> [Directions for this task] Give the data again in its entirety, exactly as provided.

> [Provided records]
<file path="src/rtl/rxc_pkg.sv">
package rxc_pkg;
  typedef enum logic {
    SRC_RX  = 1'b0,
    SRC_SYS = 1'b1
  } tick_src_e;

  typedef enum logic {
    MODE_PASS     = 1'b0,
    MODE_COALESCE = 1'b1
  } coal_mode_e;
endpackage

</file>
<file path="src/rtl/rxc_cfg_reg.sv">
module rxc_cfg_reg
  import rxc_pkg::*;
#(
  parameter int FCNT_W = 8,
  parameter int TCNT_W = 16
) (
  input  logic              clk,
  input  logic              rst_n,
  input  logic              we,
  input  logic              en_in,
  input  logic              sel_in,
  input  logic [FCNT_W-1:0] fthr_in,
  input  logic [TCNT_W-1:0] tthr_in,
  output tick_src_e         src,
  output coal_mode_e        mode,
  output logic [FCNT_W-1:0] fthr,
  output logic [TCNT_W-1:0] tthr
);
  logic en_q;
  logic sel_q;

  always_ff @(posedge clk or negedge rst_n) begin
    if (!rst_n) begin
      en_q  <= 1'b0;
      sel_q <= 1'b0;
      fthr  <= '0;
      tthr  <= '0;
    end else if (we) begin
      en_q  <= en_in;
      sel_q <= sel_in;
      fthr  <= fthr_in;
      tthr  <= tthr_in;
    end
  end

  // both thresholds off degrades coalescing to pass-through
  always_comb begin
    src  = sel_q ? SRC_SYS : SRC_RX;
    mode = (en_q && ((fthr != '0) || (tthr != '0))) ? MODE_COALESCE : MODE_PASS;
  end
endmodule

</file>
<file path="src/rtl/rxc_prescaler.sv">
module rxc_prescaler
  import rxc_pkg::*;
#(
  parameter int DIV = 64
) (
  input  logic      clk,
  input  logic      rst_n,
  input  tick_src_e src,
  input  logic      tick_rx,
  input  logic      tick_sys,
  input  logic      run,
  input  logic      clr,
  output logic      step,
  output logic      idle
);
  localparam int PW = (DIV > 1) ? $clog2(DIV) : 1;
  localparam logic [PW-1:0] LAST = PW'(DIV - 1);

  logic [PW-1:0] cnt_q;
  logic          adv;

  always_comb begin
    adv  = run && ((src == SRC_SYS) ? tick_sys : tick_rx);
    step = adv && (cnt_q == LAST);
    idle = (cnt_q == '0);
  end

  always_ff @(posedge clk or negedge rst_n) begin
    if (!rst_n)    cnt_q <= '0;
    else if (clr)  cnt_q <= '0;
    else if (step) cnt_q <= '0;
    else if (adv)  cnt_q <= cnt_q + 1'b1;
  end
endmodule

</file>
<file path="src/rtl/rxc_sat_counter.sv">
module rxc_sat_counter #(
  parameter int W = 8
) (
  input  logic         clk,
  input  logic         rst_n,
  input  logic         inc,
  input  logic         clr,
  output logic [W-1:0] val,
  output logic [W-1:0] peek
);
  always_comb begin
    if (val == '1) peek = val;
    else           peek = val + {{(W-1){1'b0}}, inc};
  end

  always_ff @(posedge clk or negedge rst_n) begin
    if (!rst_n)   val <= '0;
    else if (clr) val <= '0;
    else          val <= peek;
  end
endmodule

</file>
<file path="src/rtl/rx_coalesce_ctrl.sv">
module rx_coalesce_ctrl
  import rxc_pkg::*;
#(
  parameter int FCNT_W = 8,
  parameter int TCNT_W = 16,
  parameter int PRESC_DIV = 64
) (
  input  logic              clk,
  input  logic              rst_n,
  input  logic              cfg_we,
  input  logic              cfg_en,
  input  logic              cfg_clk_sel,
  input  logic [FCNT_W-1:0] cfg_frame_thr,
  input  logic [TCNT_W-1:0] cfg_time_thr,
  input  logic              rxf_mask,
  input  logic              frame_pulse,
  input  logic              tick_rx,
  input  logic              tick_sys,
  input  logic              irq_ack,
  output logic              irq
);
  tick_src_e         src;
  coal_mode_e        mode;
  logic [FCNT_W-1:0] fthr;
  logic [TCNT_W-1:0] tthr;
  logic [FCNT_W-1:0] fcnt, fcnt_peek;
  logic [TCNT_W-1:0] tcnt, tcnt_peek;
  logic              tstep, pre_idle;
  logic              pass, pending, hit_f, hit_t, fire, wipe;

  rxc_cfg_reg #(.FCNT_W(FCNT_W), .TCNT_W(TCNT_W)) u_cfg (
    .clk(clk), .rst_n(rst_n), .we(cfg_we),
    .en_in(cfg_en), .sel_in(cfg_clk_sel),
    .fthr_in(cfg_frame_thr), .tthr_in(cfg_time_thr),
    .src(src), .mode(mode), .fthr(fthr), .tthr(tthr)
  );

  always_comb begin
    pass    = (mode == MODE_PASS);
    pending = (fcnt != '0);
    hit_f   = (fthr != '0) && (fcnt_peek >= fthr);
    hit_t   = (tthr != '0) && (tcnt_peek >= tthr);
    fire    = rxf_mask && (pass ? frame_pulse : (hit_f || hit_t));
    wipe    = pass || fire;
  end

  rxc_sat_counter #(.W(FCNT_W)) u_frames (
    .clk(clk), .rst_n(rst_n), .inc(frame_pulse), .clr(wipe),
    .val(fcnt), .peek(fcnt_peek)
  );

  rxc_prescaler #(.DIV(PRESC_DIV)) u_presc (
    .clk(clk), .rst_n(rst_n), .src(src), .tick_rx(tick_rx),
    .tick_sys(tick_sys), .run(pending), .clr(wipe),
    .step(tstep), .idle(pre_idle)
  );

  rxc_sat_counter #(.W(TCNT_W)) u_timer (
    .clk(clk), .rst_n(rst_n), .inc(tstep), .clr(wipe),
    .val(tcnt), .peek(tcnt_peek)
  );

  always_ff @(posedge clk or negedge rst_n) begin
    if (!rst_n)       irq <= 1'b0;
    else if (fire)    irq <= 1'b1;
    else if (irq_ack) irq <= 1'b0;
  end


  pass_frame_raises_chk: assert property (@(posedge clk) disable iff (!rst_n)
    (pass && frame_pulse && rxf_mask) |=> irq);


  masked_no_rise_chk: assert property (@(posedge clk) disable iff (!rst_n)
    $rose(irq) |-> $past(rxf_mask));


  idle_timer_zero_chk: assert property (@(posedge clk) disable iff (!rst_n)
    (fcnt == '0) |-> ((tcnt == '0) && pre_idle));


  fire_clears_chk: assert property (@(posedge clk) disable iff (!rst_n)
    fire |=> ((fcnt == '0) && (tcnt == '0) && pre_idle));


  irq_sticky_chk: assert property (@(posedge clk) disable iff (!rst_n)
    (irq && !irq_ack) |=> irq);
endmodule

</file>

> [Solution to the problem]
<file path="src/rtl/rxc_pkg.sv">
package rxc_pkg;
  typedef enum logic {
    SRC_RX  = 1'b0,
    SRC_SYS = 1'b1
  } tick_src_e;

  typedef enum logic {
    MODE_PASS     = 1'b0,
    MODE_COALESCE = 1'b1
  } coal_mode_e;
endpackage

</file>
<file path="src/rtl/rxc_cfg_reg.sv">
module rxc_cfg_reg
  import rxc_pkg::*;
#(
  parameter int FCNT_W = 8,
  parameter int TCNT_W = 16
) (
  input  logic              clk,
  input  logic              rst_n,
  input  logic              we,
  input  logic              en_in,
  input  logic              sel_in,
  input  logic [FCNT_W-1:0] fthr_in,
  input  logic [TCNT_W-1:0] tthr_in,
  output tick_src_e         src,
  output coal_mode_e        mode,
  output logic [FCNT_W-1:0] fthr,
  output logic [TCNT_W-1:0] tthr
);
  logic en_q;
  logic sel_q;

  always_ff @(posedge clk or negedge rst_n) begin
    if (!rst_n) begin
      en_q  <= 1'b0;
      sel_q <= 1'b0;
      fthr  <= '0;
      tthr  <= '0;
    end else if (we) begin
      en_q  <= en_in;
      sel_q <= sel_in;
      fthr  <= fthr_in;
      tthr  <= tthr_in;
    end
  end

  // both thresholds off degrades coalescing to pass-through
  always_comb begin
    src  = sel_q ? SRC_SYS : SRC_RX;
    mode = (en_q && ((fthr != '0) || (tthr != '0))) ? MODE_COALESCE : MODE_PASS;
  end
endmodule

</file>
<file path="src/rtl/rxc_prescaler.sv">
module rxc_prescaler
  import rxc_pkg::*;
#(
  parameter int DIV = 64
) (
  input  logic      clk,
  input  logic      rst_n,
  input  tick_src_e src,
  input  logic      tick_rx,
  input  logic      tick_sys,
  input  logic      run,
  input  logic      clr,
  output logic      step,
  output logic      idle
);
  localparam int PW = (DIV > 1) ? $clog2(DIV) : 1;
  localparam logic [PW-1:0] LAST = PW'(DIV - 1);

  logic [PW-1:0] cnt_q;
  logic          adv;

  always_comb begin
    adv  = run && ((src == SRC_SYS) ? tick_sys : tick_rx);
    step = adv && (cnt_q == LAST);
    idle = (cnt_q == '0);
  end

  always_ff @(posedge clk or negedge rst_n) begin
    if (!rst_n)    cnt_q <= '0;
    else if (clr)  cnt_q <= '0;
    else if (step) cnt_q <= '0;
    else if (adv)  cnt_q <= cnt_q + 1'b1;
  end
endmodule

</file>
<file path="src/rtl/rxc_sat_counter.sv">
module rxc_sat_counter #(
  parameter int W = 8
) (
  input  logic         clk,
  input  logic         rst_n,
  input  logic         inc,
  input  logic         clr,
  output logic [W-1:0] val,
  output logic [W-1:0] peek
);
  always_comb begin
    if (val == '1) peek = val;
    else           peek = val + {{(W-1){1'b0}}, inc};
  end

  always_ff @(posedge clk or negedge rst_n) begin
    if (!rst_n)   val <= '0;
    else if (clr) val <= '0;
    else          val <= peek;
  end
endmodule

</file>
<file path="src/rtl/rx_coalesce_ctrl.sv">
module rx_coalesce_ctrl
  import rxc_pkg::*;
#(
  parameter int FCNT_W = 8,
  parameter int TCNT_W = 16,
  parameter int PRESC_DIV = 64
) (
  input  logic              clk,
  input  logic              rst_n,
  input  logic              cfg_we,
  input  logic              cfg_en,
  input  logic              cfg_clk_sel,
  input  logic [FCNT_W-1:0] cfg_frame_thr,
  input  logic [TCNT_W-1:0] cfg_time_thr,
  input  logic              rxf_mask,
  input  logic              frame_pulse,
  input  logic              tick_rx,
  input  logic              tick_sys,
  input  logic              irq_ack,
  output logic              irq
);
  tick_src_e         src;
  coal_mode_e        mode;
  logic [FCNT_W-1:0] fthr;
  logic [TCNT_W-1:0] tthr;
  logic [FCNT_W-1:0] fcnt, fcnt_peek;
  logic [TCNT_W-1:0] tcnt, tcnt_peek;
  logic              tstep, pre_idle;
  logic              pass, pending, hit_f, hit_t, fire, wipe;

  rxc_cfg_reg #(.FCNT_W(FCNT_W), .TCNT_W(TCNT_W)) u_cfg (
    .clk(clk), .rst_n(rst_n), .we(cfg_we),
    .en_in(cfg_en), .sel_in(cfg_clk_sel),
    .fthr_in(cfg_frame_thr), .tthr_in(cfg_time_thr),
    .src(src), .mode(mode), .fthr(fthr), .tthr(tthr)
  );

  always_comb begin
    pass    = (mode == MODE_PASS);
    pending = (fcnt != '0);
    hit_f   = (fthr != '0) && (fcnt_peek >= fthr);
    hit_t   = (tthr != '0) && (tcnt_peek >= tthr);
    fire    = rxf_mask && (pass ? frame_pulse : (hit_f || hit_t));
    wipe    = pass || fire;
  end

  rxc_sat_counter #(.W(FCNT_W)) u_frames (
    .clk(clk), .rst_n(rst_n), .inc(frame_pulse), .clr(wipe),
    .val(fcnt), .peek(fcnt_peek)
  );

  rxc_prescaler #(.DIV(PRESC_DIV)) u_presc (
    .clk(clk), .rst_n(rst_n), .src(src), .tick_rx(tick_rx),
    .tick_sys(tick_sys), .run(pending), .clr(wipe),
    .step(tstep), .idle(pre_idle)
  );

  rxc_sat_counter #(.W(TCNT_W)) u_timer (
    .clk(clk), .rst_n(rst_n), .inc(tstep), .clr(wipe),
    .val(tcnt), .peek(tcnt_peek)
  );

  always_ff @(posedge clk or negedge rst_n) begin
    if (!rst_n)       irq <= 1'b0;
    else if (fire)    irq <= 1'b1;
    else if (irq_ack) irq <= 1'b0;
  end


  pass_frame_raises_chk: assert property (@(posedge clk) disable iff (!rst_n)
    (pass && frame_pulse && rxf_mask) |=> irq);


  masked_no_rise_chk: assert property (@(posedge clk) disable iff (!rst_n)
    $rose(irq) |-> $past(rxf_mask));


  idle_timer_zero_chk: assert property (@(posedge clk) disable iff (!rst_n)
    (fcnt == '0) |-> ((tcnt == '0) && pre_idle));


  fire_clears_chk: assert property (@(posedge clk) disable iff (!rst_n)
    fire |=> ((fcnt == '0) && (tcnt == '0) && pre_idle));


  irq_sticky_chk: assert property (@(posedge clk) disable iff (!rst_n)
    (irq && !irq_ack) |=> irq);
endmodule

</file>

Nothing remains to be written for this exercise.